A Serbian man was shot and killed in front of his wife and child in Brazil, revealing his hidden hitman past.
  • A man was gunned down in Brazil last week in front of his wife and child.
  • Only after authorities attempted to identify the man was his secret past as a hitman revealed.
  • Darko Gleiser evaded Interpol for a decade before his death. His killer has not been caught.

In a plot twist fit for an action movie, a man who was shot and killed last week in front of his wife and toddler son was revealed after death to be a hitman hiding from his lethal past.

Brazilian authorities say Darko Gleiser, who publicly used the name Dejon Kovac, had a history as a contract killer and evaded Interpol for a decade after fleeing Montenegro in 2014 following the Christmas Day assassination of a man outside a prison gate, Fox News reported.

He, in turn, was killed last week in front of his family in Brazil as they returned home from a bike ride.

CCTV footage showed a masked gunman approached the trio and shot Gleiser at point-blank range, Fox reported. He was later pronounced dead at the hospital.

Authorities suspect Gleiser's death has something to do with his criminal past, though his killer has not been caught.

A secret, deadly past

Per Fox, after moving from Montenegro to Bosnia and eventually to Brazil, Gleiser met his wife in 2015 or 2016. The outlet reported that the woman claimed she knew nothing of his past, citing local news outlet Folha de S.Paulo.

The family's neighbors told Folha de S.Paulo Gleiser was a family man who, despite not speaking much Portuguese, often visited the local bakery and mingled with other parents when he dropped his son off for school. The outlet reported he identified himself as a carpenter and claimed his family lived off money from a business he ran back in Slovenia.

Gleiser's true identity was revealed after his death when it was discovered the passport he carried with him actually belonged to a Slovenian citizen who lost the identification document in 2017.

"Investigations showed that he lived here clandestinely and under a false Slovenian name," Fox News reported Luiz Ricardo Lara Dias Jr., the lead officer on the investigation, told reporters Friday.

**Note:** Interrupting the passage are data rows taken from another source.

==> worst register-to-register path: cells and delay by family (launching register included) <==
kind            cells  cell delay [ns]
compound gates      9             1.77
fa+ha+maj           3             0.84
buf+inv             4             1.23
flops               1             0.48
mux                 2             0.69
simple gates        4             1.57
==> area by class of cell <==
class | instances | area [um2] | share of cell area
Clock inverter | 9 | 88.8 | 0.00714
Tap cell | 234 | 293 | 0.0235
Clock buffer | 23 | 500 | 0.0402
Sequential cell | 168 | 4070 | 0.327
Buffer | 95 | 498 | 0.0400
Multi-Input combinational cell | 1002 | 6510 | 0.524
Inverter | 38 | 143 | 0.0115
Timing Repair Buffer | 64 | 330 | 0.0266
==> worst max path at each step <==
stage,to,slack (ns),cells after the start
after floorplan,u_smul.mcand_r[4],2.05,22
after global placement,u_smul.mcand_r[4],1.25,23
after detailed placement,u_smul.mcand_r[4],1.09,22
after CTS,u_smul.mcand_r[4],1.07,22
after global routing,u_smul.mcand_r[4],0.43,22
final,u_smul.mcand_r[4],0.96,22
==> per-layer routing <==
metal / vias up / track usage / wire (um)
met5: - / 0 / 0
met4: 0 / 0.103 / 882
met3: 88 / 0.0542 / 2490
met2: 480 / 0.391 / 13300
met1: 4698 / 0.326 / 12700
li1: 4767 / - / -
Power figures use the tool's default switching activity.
## src/design/ookd_pkg.sv

```systemverilog
// ----------------------------------------------------------------------------
// ookd_pkg: shared types and constants of the OOK pulse frame decoder
// Register indexes, reset values, the configuration bundle and the result
// record passed between the frame core and the top level.
// ----------------------------------------------------------------------------
package ookd_pkg;

    localparam int PULSE_W    = 16;
    localparam int CFG_W      = 16;
    localparam int CFG_IDX_W  = 2;
    localparam int COUNT_W    = 8;
    localparam int SHIFT_W    = 32;
    localparam int ID_W       = 26;
    localparam int UNIT_W     = 4;
    localparam int FOOTER_PULSES = 4;
    localparam int FRAME_PULSES_DEF = 132;

    // Output beat payload: 33 field bits padded to 5 bytes
    localparam int OUT_FIELDS_W = 1 + ID_W + 1 + 1 + UNIT_W;
    localparam int OUT_DATA_W   = ((OUT_FIELDS_W + 7) / 8) * 8;

    localparam logic [CFG_IDX_W-1:0] REG_BIT_THRESHOLD = 2'd0;
    localparam logic [CFG_IDX_W-1:0] REG_SYNC_MIN      = 2'd1;
    localparam logic [CFG_IDX_W-1:0] REG_FOOTER_MIN    = 2'd2;
    localparam logic [CFG_IDX_W-1:0] REG_FOOTER_MAX    = 2'd3;

    localparam logic [CFG_W-1:0] BIT_THRESHOLD_RST = 16'd630;
    localparam logic [CFG_W-1:0] SYNC_MIN_RST      = 16'd1890;
    localparam logic [CFG_W-1:0] FOOTER_MIN_RST    = 16'd8500;
    localparam logic [CFG_W-1:0] FOOTER_MAX_RST    = 16'd10880;

    typedef struct packed {
        logic [CFG_W-1:0] bit_threshold;
        logic [CFG_W-1:0] sync_min;
        logic [CFG_W-1:0] footer_min;
        logic [CFG_W-1:0] footer_max;
    } ookd_cfg_t;

    typedef struct packed {
        logic [UNIT_W-1:0] unit_code;
        logic              on_state;
        logic              all_units;
        logic [ID_W-1:0]   device_id;
        logic              frame_ok;
    } ookd_result_t;

endpackage

```

## src/design/ookd_frame_core.sv

```systemverilog
// ----------------------------------------------------------------------------
// ookd_frame_core: per-frame pulse state and result decode
// Holds pulse count, sync flag and data shift register; computes the frame
// result for the beat held in the input register.
// ----------------------------------------------------------------------------
module ookd_frame_core
    import ookd_pkg::*;
#(
    parameter int FRAME_PULSES = FRAME_PULSES_DEF
)
(
    input  logic                clk,
    input  logic                rst_n,
    input  logic                adv,
    input  logic [PULSE_W-1:0]  pulse,
    input  logic                last,
    input  ookd_cfg_t           cfg,
    output ookd_result_t        result
);

    localparam logic [COUNT_W-1:0] FRAME_CNT  = COUNT_W'(FRAME_PULSES);
    localparam logic [COUNT_W-1:0] DATA_LIMIT = COUNT_W'(FRAME_PULSES - FOOTER_PULSES);
    localparam logic [COUNT_W-1:0] COUNT_MAX  = {COUNT_W{1'b1}};

    logic [COUNT_W-1:0] pulse_count_reg, pulse_count_next;
    logic [SHIFT_W-1:0] bit_shift_reg, bit_shift_next;
    logic               sync_seen_reg, sync_seen_next;

    logic [COUNT_W-1:0] count_inc;
    logic [SHIFT_W-1:0] shift_upd;
    logic               sync_upd;
    logic               ok;

    always_comb
    begin
        sync_upd  = (pulse_count_reg == COUNT_W'(1)) ? (pulse >= cfg.sync_min)
                                                     : sync_seen_reg;
        shift_upd = bit_shift_reg;
        if ((pulse_count_reg[1:0] == 2'b11) && (pulse_count_reg < DATA_LIMIT))
        begin
            shift_upd = {bit_shift_reg[SHIFT_W-2:0], (pulse > cfg.bit_threshold)};
        end
        count_inc = (pulse_count_reg != COUNT_MAX) ? pulse_count_reg + COUNT_W'(1)
                                                   : pulse_count_reg;

        ok = (count_inc == FRAME_CNT) && sync_upd &&
             (pulse >= cfg.footer_min) && (pulse <= cfg.footer_max);

        // rejected frames report all-zero fields
        result.frame_ok  = ok;
        result.device_id = ok ? shift_upd[SHIFT_W-1:6] : '0;
        result.all_units = ok & shift_upd[5];
        result.on_state  = ok & shift_upd[4];
        result.unit_code = ok ? shift_upd[3:0] : '0;

        pulse_count_next = pulse_count_reg;
        bit_shift_next   = bit_shift_reg;
        sync_seen_next   = sync_seen_reg;
        if (adv)
        begin
            if (last)
            begin
                pulse_count_next = '0;
                bit_shift_next   = '0;
                sync_seen_next   = 1'b0;
            end
            else
            begin
                pulse_count_next = count_inc;
                bit_shift_next   = shift_upd;
                sync_seen_next   = sync_upd;
            end
        end
    end

    always_ff @(posedge clk or negedge rst_n)
    begin
        if (!rst_n)
        begin
            pulse_count_reg <= '0;
            bit_shift_reg   <= '0;
            sync_seen_reg   <= 1'b0;
        end
        else
        begin
            pulse_count_reg <= pulse_count_next;
            bit_shift_reg   <= bit_shift_next;
            sync_seen_reg   <= sync_seen_next;
        end
    end

    a_clear_on_end: assert property (@(posedge clk) disable iff (!rst_n)
        adv && last |=> (pulse_count_reg == '0) && (bit_shift_reg == '0) && !sync_seen_reg)
        else $error("frame state not cleared after final pulse");

    a_sync_only_pulse1: assert property (@(posedge clk) disable iff (!rst_n)
        adv && !last && (pulse_count_reg != COUNT_W'(1)) |=>
            sync_seen_reg == $past(sync_seen_reg))
        else $error("sync flag changed outside pulse 1");

    a_count_saturates: assert property (@(posedge clk) disable iff (!rst_n)
        adv && !last && (pulse_count_reg == COUNT_MAX) |=> pulse_count_reg == COUNT_MAX)
        else $error("pulse count wrapped");

endmodule

```

## src/design/ook_pulse_frame_decoder_unit.sv

```systemverilog
// ----------------------------------------------------------------------------
// ook_pulse_frame_decoder_unit: OOK remote switch pulse frame decoder
// Decodes a stream of pulse durations into one 32-bit switch command per
// frame with a validity flag.
// ----------------------------------------------------------------------------
// Usage:
//   Slave stream: one beat per captured pulse or gap. s_tdata carries the
//   duration in microseconds, s_tlast marks the footer gap ending a frame.
//   Master stream: one beat per frame, issued for each s_tlast beat only.
//   Config port: cfg_we/cfg_index/cfg_wdata write the four 16-bit
//   thresholds; write only while the block is idle.
//   Path: a final pulse reaches m_tvalid through the input register, then
//   the result register.
//   Throughput: one beat per cycle outside the stall below, set by the
//   single pass through input register and decode logic into result register.
//   Stalls: while m_tready is low and a result waits, non-final pulses keep
//   flowing; a final pulse waits in the input register, and s_tready drops
//   only once that register holds a beat that cannot move.
//   Reset: thresholds return to defaults, frame state clears, both
//   registers empty.
// ----------------------------------------------------------------------------
module ook_pulse_frame_decoder_unit
    import ookd_pkg::*;
#(
    parameter int FRAME_PULSES = FRAME_PULSES_DEF
)
(
    input  logic                  clk,
    input  logic                  rst_n,
    // slave stream
    input  logic                  s_tvalid,
    output logic                  s_tready,
    input  logic [PULSE_W-1:0]    s_tdata,   // [15:0] pulse_us
    input  logic                  s_tlast,   // frame_end
    // master stream
    output logic                  m_tvalid,
    input  logic                  m_tready,
    output logic [OUT_DATA_W-1:0] m_tdata,   // [0] frame_ok, [26:1] device_id,
                                             // [27] all_units, [28] on_state,
                                             // [32:29] unit_code, [39:33] zero
    // configuration writes
    input  logic                  cfg_we,
    input  logic [CFG_IDX_W-1:0]  cfg_index,
    input  logic [CFG_W-1:0]      cfg_wdata
);

    ookd_cfg_t    cfg_reg, cfg_next;

    logic               in_valid_reg, in_valid_next;
    logic [PULSE_W-1:0] in_pulse_reg;
    logic               in_last_reg;

    logic               out_valid_reg, out_valid_next;
    ookd_result_t       out_result_reg;

    ookd_result_t       result;
    logic               advance;
    logic               load_out;

    // A non-final beat never needs the output; a final one needs a free slot
    assign advance  = in_valid_reg && (!in_last_reg || !out_valid_reg || m_tready);
    assign load_out = advance && in_last_reg;
    assign s_tready = !in_valid_reg || advance;

    // configuration register file
    always_comb
    begin
        cfg_next = cfg_reg;
        if (cfg_we)
        begin
            unique case (cfg_index)
                REG_BIT_THRESHOLD: cfg_next.bit_threshold = cfg_wdata;
                REG_SYNC_MIN:      cfg_next.sync_min      = cfg_wdata;
                REG_FOOTER_MIN:    cfg_next.footer_min    = cfg_wdata;
                REG_FOOTER_MAX:    cfg_next.footer_max    = cfg_wdata;
                default:           cfg_next = cfg_reg;
            endcase
        end
    end

    always_ff @(posedge clk or negedge rst_n)
    begin
        if (!rst_n)
        begin
            cfg_reg.bit_threshold <= BIT_THRESHOLD_RST;
            cfg_reg.sync_min      <= SYNC_MIN_RST;
            cfg_reg.footer_min    <= FOOTER_MIN_RST;
            cfg_reg.footer_max    <= FOOTER_MAX_RST;
        end
        else
        begin
            cfg_reg <= cfg_next;
        end
    end

    // input register
    always_comb
    begin
        in_valid_next = in_valid_reg;
        if (s_tvalid && s_tready)
        begin
            in_valid_next = 1'b1;
        end
        else if (advance)
        begin
            in_valid_next = 1'b0;
        end
    end

    always_ff @(posedge clk or negedge rst_n)
    begin
        if (!rst_n)
        begin
            in_valid_reg <= 1'b0;
        end
        else
        begin
            in_valid_reg <= in_valid_next;
        end
    end

    always_ff @(posedge clk)
    begin
        if (s_tvalid && s_tready)
        begin
            in_pulse_reg <= s_tdata;
            in_last_reg  <= s_tlast;
        end
    end

    ookd_frame_core #(
        .FRAME_PULSES (FRAME_PULSES)
    ) u_core (
        .clk    (clk),
        .rst_n  (rst_n),
        .adv    (advance),
        .pulse  (in_pulse_reg),
        .last   (in_last_reg),
        .cfg    (cfg_reg),
        .result (result)
    );

    // result register
    always_comb
    begin
        out_valid_next = out_valid_reg;
        if (load_out)
        begin
            out_valid_next = 1'b1;
        end
        else if (m_tready)
        begin
            out_valid_next = 1'b0;
        end
    end

    always_ff @(posedge clk or negedge rst_n)
    begin
        if (!rst_n)
        begin
            out_valid_reg <= 1'b0;
        end
        else
        begin
            out_valid_reg <= out_valid_next;
        end
    end

    always_ff @(posedge clk)
    begin
        if (load_out)
        begin
            out_result_reg <= result;
        end
    end

    assign m_tvalid = out_valid_reg;
    assign m_tdata  = OUT_DATA_W'(out_result_reg);

    a_no_result_mid_frame: assert property (@(posedge clk) disable iff (!rst_n)
        advance && !in_last_reg && !(m_tvalid && m_tready) |=>
            m_tvalid == $past(m_tvalid))
        else $error("result beat appeared or vanished on a mid-frame pulse");

    a_rejected_zero: assert property (@(posedge clk) disable iff (!rst_n)
        m_tvalid && !m_tdata[0] |-> m_tdata[OUT_FIELDS_W-1:1] == '0)
        else $error("rejected frame carries nonzero fields");

    a_stall_needs_beat: assert property (@(posedge clk) disable iff (!rst_n)
        !s_tready |-> in_valid_reg && in_last_reg && m_tvalid && !m_tready)
        else $error("input stalled without a blocked final pulse");

endmodule
```
==> src/hdl/sapid_pkg.sv <==
// ----------------------------------------------------------------------------
// sapid_pkg
// Shared constants, operation codes and the controller command bundle for
// the servo angle PID step core.
// ----------------------------------------------------------------------------
package sapid_pkg;

  // Reading and angle mapping
  localparam int ADC_WIDTH = 12;
  localparam logic [ADC_WIDTH-1:0] ADC_LO = ADC_WIDTH'(330);
  localparam logic [ADC_WIDTH-1:0] ADC_HI = ADC_WIDTH'(620);
  localparam int DELTA_W = 9;   // clamped reading minus low limit: 0..290
  localparam int NUM_W   = 23;  // delta * 23040 + 145
  localparam logic [NUM_W-1:0] ANGLE_SPAN = NUM_W'(23040);
  localparam logic [NUM_W-1:0] ADC_ROUND  = NUM_W'(145);
  localparam logic signed [15:0] ANGLE_LIM  = 16'sd11520;
  localparam logic signed [14:0] TARGET_MAX = 15'sd11520;
  localparam logic signed [14:0] TARGET_MIN = -15'sd11520;

  // Reciprocals scaled by 2^32, exact over the operand ranges used here
  localparam logic signed [31:0] RECIP_290 = 32'sd14810233;
  localparam logic signed [31:0] RECIP_100 = 32'sd42949673;
  localparam logic signed [23:0] INTERVAL_MS = 24'sd100;

  localparam logic signed [32:0] INT32_MAX_X = 33'sd2147483647;
  localparam logic signed [32:0] INT32_MIN_X = -33'sd2147483648;
  localparam logic signed [48:0] DRIVE_MAX_X = 49'sd32767;
  localparam logic signed [48:0] DRIVE_MIN_X = -49'sd32768;

  // Configuration register indexes
  localparam int CFG_IDX_W = 3;
  localparam logic [CFG_IDX_W-1:0] REG_KP     = 3'd0;
  localparam logic [CFG_IDX_W-1:0] REG_KI     = 3'd1;
  localparam logic [CFG_IDX_W-1:0] REG_KD     = 3'd2;
  localparam logic [CFG_IDX_W-1:0] REG_BIAS   = 3'd3;
  localparam logic [CFG_IDX_W-1:0] REG_TARGET = 3'd4;

  // Shared multiplier operand selection
  localparam logic [2:0] MUL_NONE  = 3'd0;
  localparam logic [2:0] MUL_ANGLE = 3'd1;
  localparam logic [2:0] MUL_KP    = 3'd2;
  localparam logic [2:0] MUL_DIV   = 3'd3;
  localparam logic [2:0] MUL_KI    = 3'd4;
  localparam logic [2:0] MUL_KD    = 3'd5;

  // Accumulator operations
  localparam logic [1:0] ACC_HOLD   = 2'd0;
  localparam logic [1:0] ACC_LOAD   = 2'd1;
  localparam logic [1:0] ACC_ADD    = 2'd2;
  localparam logic [1:0] ACC_ADD_SH = 2'd3;

  typedef struct packed {
    logic       load_in;
    logic [2:0] mul_sel;
    logic       ld_err;
    logic       ld_integ;
    logic       ld_deriv;
    logic [1:0] acc_op;
    logic       ld_out;
  } sapid_cmd_t;

endpackage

Upon discovering Gleiser's given identity was false, police began investigating his background, ultimately finding that the man's fingerprints matched a set provided by the Montenegro authorities in connection to a homicide there, Folha de S.Paulo reported.

"That's when it was discovered that Dejon was Darko, even wanted a decade ago by Interpol," Dias told Folha de S. Paulo.

Montenegrin authorities wanted Gleiser on multiple murder charges, and for the possession of weapons and explosives, Fox reported.

Representatives for Interpol, the Embassy of the Republic of Serbia in Brazil, and the Civil Police of the State of São Paulo did not immediately respond to requests for comment from Business Insider.